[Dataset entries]
##########

Context: an optimization exercise on an open-source flow, tuned for a short achievable clock period and few clock cycles. The choices shown serve that exercise and are no tape-out recipe. At most, simulation tests tie the RTL to the original design; equivalence was not proved. Power figures rest on the tool's default switching activity, not on a simulated workload.

==> run E: inputs <==
// pentaur_core
module pentaur_core (
    input  wire        clk,
    input  wire        rst,
    input  wire [31:0] prog_len,
    output wire [31:0] imem_addr,
    input  wire [95:0] imem_rdata,
    output reg         dmem_en,
    output reg         dmem_we,
    output reg  [16:0] dmem_addr,
    output reg  [31:0] dmem_wdata,
    input  wire [31:0] dmem_rdata,
    output reg         io_en,
    output reg         io_we,
    output reg  [31:0] io_addr,
    output reg  [31:0] io_wdata,
    input  wire [31:0] io_rdata,
    output wire        halted,
    output wire [2:0]  err,
    output wire [31:0] halt_pc,
    output wire [3:0]  flags
);
Settings: LEC_CHECK=0, ABC_CLOCK_PERIOD_IN_PS=2500, CAP_MARGIN=20, CORE_MARGIN=2, CORE_UTILIZATION=40, PLACE_DENSITY=0.6, SETUP_SLACK_MARGIN=5, SLEW_MARGIN=20; clock period 10.0 ns.
run.sh (not shown) runs the stock make flow with config.mk's settings and CLKGATE_MAP_FILE= SYNTH_SCRIPT=/design/flow/synth_recipe.tcl, a recipe that flattens the netlist after the stock synthesis.
==> run Y: changes against run E <==
--- a/flow/design.v
+++ b/flow/design.v
@@ -100,10 +100,26 @@
                     e[k] = e[k + n] & e[k];
                 end
             gt32 = g[0];
         end
     endfunction
+    function automatic [32:0] ks_add(input [31:0] a, input [31:0] b, input cin);
+        reg [31:0] g, p, x;
+        integer k, n;
+        begin
+            x = a ^ b;
+            g = a & b;
+            p = x;
+            g[0] = g[0] | (p[0] & cin);
+            for (n = 1; n < 32; n = n * 2)
+                for (k = 31; k >= n; k = k - 1) begin
+                    g[k] = g[k] | (p[k] & g[k - n]);
+                    p[k] = p[k] & p[k - n];
+                end
+            ks_add = {g[31], x ^ {g[30:0], cin}};
+        end
+    endfunction
     reg [31:0] rf [0:8];         
     reg [31:0] ds, ss, ssm1;     
     reg        zf_q, sf_q, cf_q, of_q;
     reg        zf_pend;          
     reg [31:0] r_q;
@@ -133,21 +149,22 @@
     reg [3:0]  e_dst;
     reg [8:0]  e_wm;             
     reg [31:0] e_a, e_b;         
     reg [31:0] e_r;              
     reg [4:0]  e_sh;             
-    reg        c_mov, c_add, c_sub, c_and, c_or, c_xor, c_not, c_shl, c_shr, c_rol, c_ror;
+    reg        c_log, c_add, c_sub, c_shl, c_shr, c_rol, c_ror;
+    reg [3:0]  e_t;              
     reg        e_ld;             
     reg [3:0]  e_ldst;
     reg [8:0]  e_lm;
     reg        e_lio;
     reg        m_ld;
     reg [3:0]  m_ldst;
     reg [8:0]  m_lm;
     reg        m_lio;
-    wire [32:0] sum  = {1'b0, e_a} + {1'b0, e_b};
-    wire [32:0] diff = {1'b0, e_a} - {1'b0, e_b};
+    wire [32:0] sum  = ks_add(e_a, e_b, 1'b0);
+    wire [32:0] dif  = ks_add(e_a, ~e_b, 1'b1);       
     wire [31:0] rl0 = e_sh[0] ? {e_r[30:0], e_r[31]}    : e_r;
     wire [31:0] rl1 = e_sh[1] ? {rl0[29:0], rl0[31:30]} : rl0;
     wire [31:0] rl2 = e_sh[2] ? {rl1[27:0], rl1[31:28]} : rl1;
     wire [31:0] rl3 = e_sh[3] ? {rl2[23:0], rl2[31:24]} : rl2;
     wire [31:0] rol = e_sh[4] ? {rl3[15:0], rl3[31:16]} : rl3;
@@ -155,37 +172,28 @@
     wire [31:0] rr1 = e_sh[1] ? {rr0[1:0],  rr0[31:2]}  : rr0;
     wire [31:0] rr2 = e_sh[2] ? {rr1[3:0],  rr1[31:4]}  : rr1;
     wire [31:0] rr3 = e_sh[3] ? {rr2[7:0],  rr2[31:8]}  : rr2;
     wire [31:0] ror = e_sh[4] ? {rr3[15:0], rr3[31:16]} : rr3;
     wire        e_big = |e_b[31:5];    
-    wire [31:0] mskl = {32{1'b1}} << e_sh;
-    wire [31:0] mskr = {32{1'b1}} >> e_sh;
-    wire [31:0] shl  = rol & mskl & {32{~e_big}};
-    wire [31:0] shr  = ror & mskr & {32{~e_big}};
-    wire [31:0] res = ({32{c_mov}} & e_a)
+    wire [31:0] ml = {32{c_rol}} | ({32{c_shl & ~e_big}} & ({32{1'b1}} << e_sh));
+    wire [31:0] mr = {32{c_ror}} | ({32{c_shr & ~e_big}} & ({32{1'b1}} >> e_sh));
+    wire [31:0] lu = (e_a & e_b & {32{e_t[3]}}) | (e_a & ~e_b & {32{e_t[2]}})
+                   | (~e_a & e_b & {32{e_t[1]}}) | (~e_a & ~e_b & {32{e_t[0]}});
+    wire [31:0] res = lu
                     | ({32{c_add}} & sum[31:0])
-                    | ({32{c_sub}} & diff[31:0])
-                    | ({32{c_and}} & (e_a & e_b))
-                    | ({32{c_or }} & (e_a | e_b))
-                    | ({32{c_xor}} & (e_a ^ e_b))
-                    | ({32{c_not}} & ~e_a)
-                    | ({32{c_shl}} & shl)
-                    | ({32{c_shr}} & shr)
-                    | ({32{c_rol}} & rol)
-                    | ({32{c_ror}} & ror);
-    wire z_a   = (e_a == 32'd0);
+                    | ({32{c_sub}} & dif[31:0])
+                    | (rol & ml)
+                    | (ror & mr);
     wire z_eq  = (e_a == e_b);
     wire z_sum = ((e_a ^ e_b) ^ {(e_a[30:0] | e_b[30:0]), 1'b0}) == 32'd0;
-    wire f_zf  = (c_mov & z_a) | (c_add & z_sum) | (c_sub & z_eq)
-               | (c_and & ((e_a & e_b) == 32'd0)) | (c_or & ((e_a | e_b) == 32'd0))
-               | (c_xor & z_eq) | (c_not & (e_a == 32'hFFFFFFFF))
+    wire f_zf  = (c_log & (lu == 32'd0)) | (c_add & z_sum) | (c_sub & z_eq)
                | ((c_rol | c_ror) & (e_r == 32'd0));
     wire f_cfq = (c_shl & e_r[31]) | (c_shr & e_r[0]);
-    wire f_cf  = (c_add & sum[32]) | (c_sub & diff[32]) | f_cfq
+    wire f_cf  = (c_add & sum[32]) | (c_sub & ~dif[32]) | f_cfq
                | (c_rol & rol[0]) | (c_ror & ror[0]);
-    wire f_of  = (c_add & (e_a[31] == e_b[31]) & (sum[31]  != e_a[31]))
-               | (c_sub & (e_a[31] != e_b[31]) & (diff[31] != e_a[31]));
+    wire f_of  = (c_add & (e_a[31] == e_b[31]) & (sum[31] != e_a[31]))
+               | (c_sub & (e_a[31] != e_b[31]) & (dif[31] != e_a[31]));
     wire e_shift = c_shl | c_shr;
     wire [3:0]  dest   = ir_d[8:5];
     wire        s1_imm = ir_d[9];
     wire [3:0]  s1_reg = ir_d[13:10];
     wire        s2_imm = ir_d[14];
@@ -289,11 +297,19 @@
         e_lio  <= d_in;
         e_a    <= v1;
         e_b    <= d_bone ? 32'd1 : v2;
         e_r    <= d_shift | d_c[1] | d_c[0] ? v1 : 32'd0;
         e_sh   <= d_bone ? 5'd0 : v2[4:0];
-        {c_mov, c_add, c_sub, c_and, c_or, c_xor, c_not, c_shl, c_shr, c_rol, c_ror} <= d_c;
+        c_log  <= d_c[10] | d_c[7] | d_c[6] | d_c[5] | d_c[4];
+        c_add  <= d_c[9];
+        c_sub  <= d_c[8];
+        c_shl  <= d_c[3];
+        c_shr  <= d_c[2];
+        c_rol  <= d_c[1];
+        c_ror  <= d_c[0];
+        e_t    <= ({4{d_c[10]}} & 4'b1100) | ({4{d_c[7]}} & 4'b1000) | ({4{d_c[6]}} & 4'b1110)
+                | ({4{d_c[5]}} & 4'b0110) | ({4{d_c[4]}} & 4'b0011);
         m_ldst <= e_ldst;
         m_lio  <= e_lio;
         dmem_we    <= d_store | d_push;
         dmem_addr  <= addr;
         dmem_wdata <= v1;
==> impl_metrics.py <==
metrics = {
    "finish": {
        "multi_input_gates": 5352,
        "fin_nets": 7927,
        "fillers": 15900,
    },
    "detailed_routing": {
        "routed_wl_mm": 307,
        "vias": 62900,
    },
    "yosys": {
        "synthTopCellsByCount": "895 x nor2_1, 859 x dfxtp_1, 612 x nand2_1",
        "ys_types": 97,
    },
    "timing": {
        "fin_crit_sh": 0.491,
    },
    "run_status": {
        "status": "timing/DRC/antenna clean",
    },
    "global_routing": {
        "grt_pass1_wl_mm": 431,
    },
}
(the above is from run Y)
==> impl_metrics.py <==
metrics = {
    "power_and_ir_drop": {
        "power-top-group": "registers",
    },
    "global_routing": {
        "grt_pass1_wl_mm": 418,
    },
    "detailed_routing": {
        "vias": 62600,
        "routed_wl_mm": 297,
    },
    "finish": {
        "fin_nets": 7901,
        "multi_input_gates": 5335,
    },
    "timing": {
        "fin_crit_sh": 0.492,
    },
    "worst_setup_path": {
        "cp-start-kind": "register",
        "critical_path_cell_count": 13,
    },
    "run_status": {
        "status": "timing/DRC/antenna clean",
    },
}
(the above is from run E)
Testbench counts of run Y, summed over its fixed seeds: cycles 42,140.
No functional check of the RTL was part of run E.

[afterwards: timing with drivers on the ports]
Ports are ideal in the flow. The routed layouts listed here were re-timed in OpenROAD.
Step 1, drivers: a clkbuf_16 drives clk and a buf_2 each remaining input, both assumed.
Step 2, shift: input delay + t, output delay - t, t = (earliest + latest rising clock arrival at the registers) / 2. This alone moves slack from input paths to output paths.
a / b / c = no drivers / after step 1 / after step 2; a / b = the first two.
run | shift t [ns] | setup slack, ns | cell pins on the clock port's net
run E | 0.891 | 5.078 / 5.078 / 4.235 | 1
run Y | 0.855 | 5.093 / 5.093 / 4.356 | 1
After both steps setup and hold are still met in every run listed. The setup slack of run E, which loses most, moves by 0.000 ns with the drivers and by -0.843 ns with both steps.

##########

▶ _Requirement_
Reproduce exactly, and only, the lines from the start of the entries through the one that contains "period 10.0 ns.".

▶ _Exercise response_
Context: an optimization exercise on an open-source flow, tuned for a short achievable clock period and few clock cycles. The choices shown serve that exercise and are no tape-out recipe. At most, simulation tests tie the RTL to the original design; equivalence was not proved. Power figures rest on the tool's default switching activity, not on a simulated workload.

==> run E: inputs <==
// pentaur_core
module pentaur_core (
    input  wire        clk,
    input  wire        rst,
    input  wire [31:0] prog_len,
    output wire [31:0] imem_addr,
    input  wire [95:0] imem_rdata,
    output reg         dmem_en,
    output reg         dmem_we,
    output reg  [16:0] dmem_addr,
    output reg  [31:0] dmem_wdata,
    input  wire [31:0] dmem_rdata,
    output reg         io_en,
    output reg         io_we,
    output reg  [31:0] io_addr,
    output reg  [31:0] io_wdata,
    input  wire [31:0] io_rdata,
    output wire        halted,
    output wire [2:0]  err,
    output wire [31:0] halt_pc,
    output wire [3:0]  flags
);
Settings: LEC_CHECK=0, ABC_CLOCK_PERIOD_IN_PS=2500, CAP_MARGIN=20, CORE_MARGIN=2, CORE_UTILIZATION=40, PLACE_DENSITY=0.6, SETUP_SLACK_MARGIN=5, SLEW_MARGIN=20; clock period 10.0 ns.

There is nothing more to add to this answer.